Syria’s embattled regime has arranged a $1bn import credit line from Iran, in a sign of Tehran’s financial support for its ally President Bashar al-Assad as he fights a spreading rebellion, international sanctions and a crippled economy.
The deal between Export Development Bank of Iran and Commercial Bank of Syria was part of broader package of assistance agreed after Wael al-Halqi, Syria’s prime minister, visited Tehran on Wednesday, Syria state television said.
While the agreement is not a direct cash transfer to bolster Syria’s depleted foreign exchange reserves, it will allow Syrian importers credit to source consumer supplies from Iran at a time when it is hard for them to do so from many other countries.
“It can provide basic goods that Syria has great difficulty procuring elsewhere,” said David Butter, a Middle East financial specialist at Chatham House in London, who added that the deal was “pretty desperate stuff”, as it wasn’t clear Iranian manufacturers could offer many things Syria needed. “Syrians didn’t buy stuff from Iran previously – but at the moment they don’t have much option.”
Iran’s state news agency said Mr Halqi and Mohammad-Reza Rahimi, Iran’s first vice-president, signed a memorandum of understanding over “various fields including economic, trade, political, cultural and health co-operation”. Areas covered included energy transmission and electricity equipment, Syrian state TV said.
Commercial Bank of Syria and Export Development Bank of Iran are both state-owned and both under western financial sanctions, with the US accusing the Iranian bank of “providing or attempting to provide financial services” to Iran’s military organisations.

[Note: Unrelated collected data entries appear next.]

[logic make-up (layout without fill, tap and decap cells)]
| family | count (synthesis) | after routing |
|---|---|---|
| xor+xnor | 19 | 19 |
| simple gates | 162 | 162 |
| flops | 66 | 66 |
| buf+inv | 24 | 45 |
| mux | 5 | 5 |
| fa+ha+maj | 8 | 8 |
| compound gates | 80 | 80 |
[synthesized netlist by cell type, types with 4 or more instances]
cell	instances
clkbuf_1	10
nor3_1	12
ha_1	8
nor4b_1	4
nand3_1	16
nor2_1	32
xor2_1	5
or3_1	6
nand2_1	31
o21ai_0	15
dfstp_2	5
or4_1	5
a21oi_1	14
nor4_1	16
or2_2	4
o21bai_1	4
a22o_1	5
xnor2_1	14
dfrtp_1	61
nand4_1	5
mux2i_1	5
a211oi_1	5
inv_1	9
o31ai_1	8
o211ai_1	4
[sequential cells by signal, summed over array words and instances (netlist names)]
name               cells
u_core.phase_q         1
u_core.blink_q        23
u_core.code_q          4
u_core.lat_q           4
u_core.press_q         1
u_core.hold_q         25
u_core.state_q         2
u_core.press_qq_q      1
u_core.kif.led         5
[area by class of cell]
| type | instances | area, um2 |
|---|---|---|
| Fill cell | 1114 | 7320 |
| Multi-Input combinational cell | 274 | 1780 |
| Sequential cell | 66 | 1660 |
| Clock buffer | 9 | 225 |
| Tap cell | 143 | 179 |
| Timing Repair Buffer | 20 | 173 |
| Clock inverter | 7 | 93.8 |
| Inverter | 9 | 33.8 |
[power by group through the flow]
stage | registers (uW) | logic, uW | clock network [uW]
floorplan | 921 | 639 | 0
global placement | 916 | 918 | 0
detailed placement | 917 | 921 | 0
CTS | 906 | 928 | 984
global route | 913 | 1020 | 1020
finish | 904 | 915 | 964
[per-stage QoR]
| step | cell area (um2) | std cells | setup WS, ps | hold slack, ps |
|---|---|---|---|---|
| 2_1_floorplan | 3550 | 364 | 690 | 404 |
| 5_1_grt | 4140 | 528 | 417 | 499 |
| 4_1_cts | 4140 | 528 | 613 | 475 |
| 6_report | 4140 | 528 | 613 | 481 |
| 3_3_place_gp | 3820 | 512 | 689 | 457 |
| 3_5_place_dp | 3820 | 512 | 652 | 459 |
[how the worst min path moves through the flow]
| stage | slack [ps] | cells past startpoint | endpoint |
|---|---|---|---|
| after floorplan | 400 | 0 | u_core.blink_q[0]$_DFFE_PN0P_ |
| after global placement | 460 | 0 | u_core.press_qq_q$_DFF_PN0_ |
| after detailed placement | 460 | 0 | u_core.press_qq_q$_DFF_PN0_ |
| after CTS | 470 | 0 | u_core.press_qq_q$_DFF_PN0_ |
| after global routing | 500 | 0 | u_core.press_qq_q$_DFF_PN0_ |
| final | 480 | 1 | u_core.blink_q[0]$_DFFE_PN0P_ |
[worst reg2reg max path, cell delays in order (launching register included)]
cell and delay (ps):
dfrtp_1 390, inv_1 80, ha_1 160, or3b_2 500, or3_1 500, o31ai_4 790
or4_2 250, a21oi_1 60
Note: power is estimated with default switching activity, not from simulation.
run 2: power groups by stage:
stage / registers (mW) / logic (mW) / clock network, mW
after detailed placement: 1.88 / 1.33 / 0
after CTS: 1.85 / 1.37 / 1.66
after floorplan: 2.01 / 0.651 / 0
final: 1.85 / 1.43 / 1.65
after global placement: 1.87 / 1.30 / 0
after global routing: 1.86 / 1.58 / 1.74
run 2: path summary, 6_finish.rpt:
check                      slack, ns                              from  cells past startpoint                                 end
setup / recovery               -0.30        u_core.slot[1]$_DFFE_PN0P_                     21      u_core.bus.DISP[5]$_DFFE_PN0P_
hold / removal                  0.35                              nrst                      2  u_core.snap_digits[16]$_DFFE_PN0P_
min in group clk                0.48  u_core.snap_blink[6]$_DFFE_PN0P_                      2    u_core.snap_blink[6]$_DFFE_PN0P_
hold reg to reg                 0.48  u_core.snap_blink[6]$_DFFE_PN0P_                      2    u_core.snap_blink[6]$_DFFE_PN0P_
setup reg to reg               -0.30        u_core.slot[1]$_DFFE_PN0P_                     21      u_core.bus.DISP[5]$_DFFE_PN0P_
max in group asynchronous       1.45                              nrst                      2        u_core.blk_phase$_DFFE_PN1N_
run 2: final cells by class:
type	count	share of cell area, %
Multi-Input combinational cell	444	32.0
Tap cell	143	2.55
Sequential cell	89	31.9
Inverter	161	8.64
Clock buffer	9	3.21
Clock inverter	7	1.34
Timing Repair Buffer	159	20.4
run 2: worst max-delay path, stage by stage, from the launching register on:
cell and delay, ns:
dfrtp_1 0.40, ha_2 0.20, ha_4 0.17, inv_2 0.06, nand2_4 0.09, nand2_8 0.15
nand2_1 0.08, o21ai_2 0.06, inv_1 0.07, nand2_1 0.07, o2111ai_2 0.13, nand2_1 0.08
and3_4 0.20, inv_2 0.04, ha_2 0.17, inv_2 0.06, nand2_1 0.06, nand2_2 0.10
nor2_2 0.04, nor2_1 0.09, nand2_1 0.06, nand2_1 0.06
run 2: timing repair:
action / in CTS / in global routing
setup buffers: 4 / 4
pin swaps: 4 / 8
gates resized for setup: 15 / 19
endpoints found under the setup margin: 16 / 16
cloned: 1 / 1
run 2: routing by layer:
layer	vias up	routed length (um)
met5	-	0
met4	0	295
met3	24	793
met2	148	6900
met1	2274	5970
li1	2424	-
[config.mk]
export PLATFORM = sky130hd
export DESIGN_NAME = mem_access_unit
export DESIGN_NICKNAME = d
export VERILOG_FILES = /design/src/rtl/mem_access_unit.sv
export SDC_FILE = /design/constraint.sdc
export NUM_CORES = 1
export LEC_CHECK = 0
export CORE_AREA = 8 8 118 120
export DETAILED_ROUTE_END_ITERATION = 8
export DIE_AREA = 0 0 126 128
export PLACE_DENSITY_LB_ADDON = 0.3
export REMOVE_ABC_BUFFERS = 1
export SLEW_MARGIN = 25
export SYNTH_ARGS = -nofsm -noshare
export SYNTH_HDL_FRONTEND = slang
export SYNTH_SLANG_ARGS = --single-unit
export TNS_END_PERCENT = 10
[constraint.sdc]
create_clock -name clk -period 4.3 [get_ports clk]
set_clock_uncertainty 0.15 [all_clocks]
set_input_delay 0.86 -clock clk [delete_from_list [all_inputs] [get_ports clk]]
set_output_delay 0.86 -clock clk [all_outputs]
set_load 0.02 [all_outputs]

The credit agreement – an extension of an existing Syria-Iran trade deal – leaves open the question of how Mr Assad’s government is able to continue funding its war machine and government salaries, despite the financial squeeze imposed by western sanctions on oil exports and banking transactions.
Many economic analysts say Syria’s foreign exchange reserves, which stood officially at $17.4bn in May 2011, must have fallen hugely over the past 20 months, in the absence of any outside help. While Adib Mayaleh, Syria’s central bank governor, said in late September that the Damascus government had used less than 10 per cent of the reserves, the Economist Intelligence Unit estimated they would plunge to $4.8bn by the end of last year.
The economic pressure on both the regime and Syrians has been clear from periodic falls in the Syrian pound, which has slid from about 47 before the start of the uprising in March 2011 to 90 last month.
The conflict has also destroyed factories, cut off supply routes and left many private sector business people talking of plunges in sales of between 50 and 90 per cent.
Some of Mr Assad’s enemies say he is receiving funding from allied states, although the Damascus regime denies this. The US this month issued a warning to Russian banks whom it says are still dealing with Syria’s central bank and the Commercial Bank of Syria. Russia has been supplying new Syrian banknotes to Damascus.
Iran is the Assad regime’s staunchest regional ally and is said by analysts to believe the Syrian crisis is a foreign plot masterminded by the US, UK, Saudi Arabia and Qatar to oust the president and ultimately cut Iran’s links with Lebanon’s Hizbollah, its main proxy in the Middle East. This is part of a bigger conspiracy to pave the ground for regime change in Tehran under the pretext of halting Iran’s nuclear programme, the Iranian government says.